> **GIVEN DATA**:
..........

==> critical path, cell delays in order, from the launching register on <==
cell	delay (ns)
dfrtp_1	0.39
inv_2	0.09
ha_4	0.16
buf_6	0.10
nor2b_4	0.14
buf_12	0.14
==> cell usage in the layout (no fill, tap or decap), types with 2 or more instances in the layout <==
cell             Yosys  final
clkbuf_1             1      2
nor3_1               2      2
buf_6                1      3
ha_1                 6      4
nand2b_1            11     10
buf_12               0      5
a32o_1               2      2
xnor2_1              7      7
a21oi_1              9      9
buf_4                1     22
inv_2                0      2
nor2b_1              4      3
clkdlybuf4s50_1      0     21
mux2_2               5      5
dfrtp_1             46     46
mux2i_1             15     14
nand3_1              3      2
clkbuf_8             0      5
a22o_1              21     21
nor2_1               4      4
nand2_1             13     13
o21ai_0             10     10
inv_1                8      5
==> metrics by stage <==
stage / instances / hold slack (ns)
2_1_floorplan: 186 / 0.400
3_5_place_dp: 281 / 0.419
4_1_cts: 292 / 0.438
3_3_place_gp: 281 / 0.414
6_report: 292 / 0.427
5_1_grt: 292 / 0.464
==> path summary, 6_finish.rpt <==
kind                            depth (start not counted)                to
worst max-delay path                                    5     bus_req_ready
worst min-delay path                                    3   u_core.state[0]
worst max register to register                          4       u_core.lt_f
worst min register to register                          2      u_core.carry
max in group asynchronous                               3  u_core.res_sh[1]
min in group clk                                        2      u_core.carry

..........

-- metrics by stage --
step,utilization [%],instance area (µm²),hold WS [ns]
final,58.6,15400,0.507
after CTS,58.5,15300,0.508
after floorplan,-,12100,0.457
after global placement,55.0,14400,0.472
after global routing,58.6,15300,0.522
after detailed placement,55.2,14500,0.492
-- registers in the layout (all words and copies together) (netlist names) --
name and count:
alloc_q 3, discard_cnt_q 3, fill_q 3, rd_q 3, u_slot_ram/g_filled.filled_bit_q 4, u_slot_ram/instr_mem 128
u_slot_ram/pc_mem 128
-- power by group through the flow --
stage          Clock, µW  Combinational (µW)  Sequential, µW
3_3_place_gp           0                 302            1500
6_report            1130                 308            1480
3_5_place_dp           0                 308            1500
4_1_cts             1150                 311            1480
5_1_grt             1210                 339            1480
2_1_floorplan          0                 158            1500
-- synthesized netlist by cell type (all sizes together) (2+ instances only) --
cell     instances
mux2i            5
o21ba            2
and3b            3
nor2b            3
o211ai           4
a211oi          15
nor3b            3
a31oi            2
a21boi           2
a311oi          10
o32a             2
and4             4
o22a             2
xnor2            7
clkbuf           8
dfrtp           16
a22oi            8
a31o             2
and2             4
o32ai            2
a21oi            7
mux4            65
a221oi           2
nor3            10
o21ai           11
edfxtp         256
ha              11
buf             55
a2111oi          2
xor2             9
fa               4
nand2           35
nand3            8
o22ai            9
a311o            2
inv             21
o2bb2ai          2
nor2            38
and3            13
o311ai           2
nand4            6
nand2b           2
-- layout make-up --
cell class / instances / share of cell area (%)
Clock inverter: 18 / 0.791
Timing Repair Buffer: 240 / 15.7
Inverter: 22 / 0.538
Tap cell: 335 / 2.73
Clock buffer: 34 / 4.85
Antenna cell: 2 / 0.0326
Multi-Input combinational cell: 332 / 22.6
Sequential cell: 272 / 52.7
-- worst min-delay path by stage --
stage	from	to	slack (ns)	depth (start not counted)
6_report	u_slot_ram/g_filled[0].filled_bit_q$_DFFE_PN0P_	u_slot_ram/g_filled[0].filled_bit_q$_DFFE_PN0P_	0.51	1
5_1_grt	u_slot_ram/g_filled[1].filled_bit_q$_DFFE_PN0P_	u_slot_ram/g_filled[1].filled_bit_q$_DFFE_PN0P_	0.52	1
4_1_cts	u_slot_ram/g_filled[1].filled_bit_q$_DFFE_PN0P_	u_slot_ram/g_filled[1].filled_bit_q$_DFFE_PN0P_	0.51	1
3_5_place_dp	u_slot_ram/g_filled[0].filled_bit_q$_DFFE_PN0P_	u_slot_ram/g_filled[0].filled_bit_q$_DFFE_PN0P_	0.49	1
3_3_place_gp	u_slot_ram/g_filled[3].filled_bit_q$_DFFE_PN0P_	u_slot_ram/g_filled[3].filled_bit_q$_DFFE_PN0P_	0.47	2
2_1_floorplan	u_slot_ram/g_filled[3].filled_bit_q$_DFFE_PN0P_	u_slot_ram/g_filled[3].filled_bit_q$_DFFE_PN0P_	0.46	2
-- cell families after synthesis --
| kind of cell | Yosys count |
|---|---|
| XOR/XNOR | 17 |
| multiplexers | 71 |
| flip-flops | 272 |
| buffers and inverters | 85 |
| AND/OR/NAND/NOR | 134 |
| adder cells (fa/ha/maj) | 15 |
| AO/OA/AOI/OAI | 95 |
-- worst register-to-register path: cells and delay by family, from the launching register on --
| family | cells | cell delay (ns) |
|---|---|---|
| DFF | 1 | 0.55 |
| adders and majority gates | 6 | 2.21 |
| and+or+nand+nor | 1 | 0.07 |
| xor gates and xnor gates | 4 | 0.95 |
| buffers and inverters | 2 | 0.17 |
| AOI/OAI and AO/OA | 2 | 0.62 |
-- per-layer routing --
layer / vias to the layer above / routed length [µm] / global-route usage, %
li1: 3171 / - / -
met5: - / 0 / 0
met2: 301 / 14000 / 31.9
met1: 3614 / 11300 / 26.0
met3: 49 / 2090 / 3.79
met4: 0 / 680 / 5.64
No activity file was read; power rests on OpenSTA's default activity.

..........

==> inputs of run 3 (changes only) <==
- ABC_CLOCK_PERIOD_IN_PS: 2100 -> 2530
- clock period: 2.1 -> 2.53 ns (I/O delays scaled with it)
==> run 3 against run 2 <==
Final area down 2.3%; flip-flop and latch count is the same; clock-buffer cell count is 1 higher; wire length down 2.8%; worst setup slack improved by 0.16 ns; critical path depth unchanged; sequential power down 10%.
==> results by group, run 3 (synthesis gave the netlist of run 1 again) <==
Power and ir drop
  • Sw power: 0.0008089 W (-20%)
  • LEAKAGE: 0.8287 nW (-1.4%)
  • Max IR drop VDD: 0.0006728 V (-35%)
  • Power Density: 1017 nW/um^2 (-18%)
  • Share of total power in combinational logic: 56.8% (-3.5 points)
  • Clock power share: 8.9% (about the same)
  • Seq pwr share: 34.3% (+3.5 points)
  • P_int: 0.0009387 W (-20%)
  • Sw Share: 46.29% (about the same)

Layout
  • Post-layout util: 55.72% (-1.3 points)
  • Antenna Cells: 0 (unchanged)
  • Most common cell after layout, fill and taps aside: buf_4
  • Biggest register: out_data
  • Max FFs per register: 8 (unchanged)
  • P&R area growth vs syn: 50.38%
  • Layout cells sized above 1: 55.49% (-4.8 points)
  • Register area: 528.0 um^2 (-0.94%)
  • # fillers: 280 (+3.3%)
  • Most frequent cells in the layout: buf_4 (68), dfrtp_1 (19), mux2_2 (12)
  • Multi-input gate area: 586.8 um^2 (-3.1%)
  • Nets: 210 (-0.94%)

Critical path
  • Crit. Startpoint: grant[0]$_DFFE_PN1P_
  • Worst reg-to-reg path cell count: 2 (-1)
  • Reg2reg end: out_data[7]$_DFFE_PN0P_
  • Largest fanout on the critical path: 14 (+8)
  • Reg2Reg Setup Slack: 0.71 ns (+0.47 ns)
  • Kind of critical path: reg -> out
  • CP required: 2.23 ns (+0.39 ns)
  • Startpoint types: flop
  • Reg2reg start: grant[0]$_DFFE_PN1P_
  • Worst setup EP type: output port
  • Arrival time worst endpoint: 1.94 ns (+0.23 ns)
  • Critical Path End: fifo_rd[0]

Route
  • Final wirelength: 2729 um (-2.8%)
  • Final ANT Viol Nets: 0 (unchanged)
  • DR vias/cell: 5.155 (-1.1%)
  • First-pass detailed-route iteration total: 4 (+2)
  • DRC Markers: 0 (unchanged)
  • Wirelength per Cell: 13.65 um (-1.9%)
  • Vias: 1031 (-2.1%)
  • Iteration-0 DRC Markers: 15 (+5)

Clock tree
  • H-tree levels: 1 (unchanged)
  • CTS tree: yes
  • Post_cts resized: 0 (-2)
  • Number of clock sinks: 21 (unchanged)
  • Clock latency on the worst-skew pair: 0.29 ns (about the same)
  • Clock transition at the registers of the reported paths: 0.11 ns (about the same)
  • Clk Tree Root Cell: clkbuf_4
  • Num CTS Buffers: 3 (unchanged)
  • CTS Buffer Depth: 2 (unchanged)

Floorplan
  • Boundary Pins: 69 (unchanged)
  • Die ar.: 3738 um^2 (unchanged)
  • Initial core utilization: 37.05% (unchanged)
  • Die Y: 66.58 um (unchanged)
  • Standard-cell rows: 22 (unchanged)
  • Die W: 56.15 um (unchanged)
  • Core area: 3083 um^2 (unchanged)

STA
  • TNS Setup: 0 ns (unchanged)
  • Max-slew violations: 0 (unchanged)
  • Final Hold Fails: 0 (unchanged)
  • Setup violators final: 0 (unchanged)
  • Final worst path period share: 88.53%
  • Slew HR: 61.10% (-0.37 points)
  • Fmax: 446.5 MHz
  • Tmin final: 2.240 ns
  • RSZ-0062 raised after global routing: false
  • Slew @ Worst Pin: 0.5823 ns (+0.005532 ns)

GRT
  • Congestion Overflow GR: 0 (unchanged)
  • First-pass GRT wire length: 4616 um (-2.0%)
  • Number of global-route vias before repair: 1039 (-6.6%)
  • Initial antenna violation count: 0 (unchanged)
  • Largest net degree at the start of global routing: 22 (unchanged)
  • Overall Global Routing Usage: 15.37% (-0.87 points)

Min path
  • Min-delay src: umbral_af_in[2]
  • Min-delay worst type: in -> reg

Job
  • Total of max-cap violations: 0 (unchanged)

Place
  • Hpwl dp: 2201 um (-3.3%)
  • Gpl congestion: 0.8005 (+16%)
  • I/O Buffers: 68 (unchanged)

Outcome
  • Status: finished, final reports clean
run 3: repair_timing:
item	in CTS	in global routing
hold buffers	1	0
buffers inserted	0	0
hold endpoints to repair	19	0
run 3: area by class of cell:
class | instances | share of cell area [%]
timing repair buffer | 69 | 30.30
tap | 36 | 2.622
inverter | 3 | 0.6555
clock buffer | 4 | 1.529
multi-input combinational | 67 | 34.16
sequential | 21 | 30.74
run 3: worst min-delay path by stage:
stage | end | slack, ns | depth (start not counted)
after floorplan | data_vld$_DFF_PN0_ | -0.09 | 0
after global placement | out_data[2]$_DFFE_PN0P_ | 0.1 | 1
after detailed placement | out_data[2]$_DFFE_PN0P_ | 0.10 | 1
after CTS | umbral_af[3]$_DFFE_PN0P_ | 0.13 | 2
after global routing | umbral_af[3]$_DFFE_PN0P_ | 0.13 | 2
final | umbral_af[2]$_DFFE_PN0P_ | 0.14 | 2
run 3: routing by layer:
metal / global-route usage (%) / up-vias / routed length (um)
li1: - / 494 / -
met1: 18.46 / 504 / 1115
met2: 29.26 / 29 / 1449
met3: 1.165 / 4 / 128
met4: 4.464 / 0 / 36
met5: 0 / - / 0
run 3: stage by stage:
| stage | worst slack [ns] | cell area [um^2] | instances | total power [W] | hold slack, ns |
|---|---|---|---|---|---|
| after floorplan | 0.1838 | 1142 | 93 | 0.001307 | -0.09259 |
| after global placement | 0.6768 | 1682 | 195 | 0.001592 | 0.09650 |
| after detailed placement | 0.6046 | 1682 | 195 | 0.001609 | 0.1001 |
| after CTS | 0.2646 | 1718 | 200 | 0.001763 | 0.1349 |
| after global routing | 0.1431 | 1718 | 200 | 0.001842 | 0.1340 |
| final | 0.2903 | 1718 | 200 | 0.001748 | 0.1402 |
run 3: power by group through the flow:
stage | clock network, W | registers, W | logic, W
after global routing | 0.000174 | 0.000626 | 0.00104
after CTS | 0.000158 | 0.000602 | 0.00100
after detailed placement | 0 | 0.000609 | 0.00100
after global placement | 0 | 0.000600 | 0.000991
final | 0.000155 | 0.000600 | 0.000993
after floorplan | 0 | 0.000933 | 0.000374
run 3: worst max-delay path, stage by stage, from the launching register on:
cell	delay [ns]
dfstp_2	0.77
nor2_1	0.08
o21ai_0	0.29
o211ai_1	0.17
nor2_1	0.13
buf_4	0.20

..........

Where the string "Markers" appears in a line of the entries above, return that line.

  • DRC Markers: 0 (unchanged)
  • Iteration-0 DRC Markers: 15 (+5)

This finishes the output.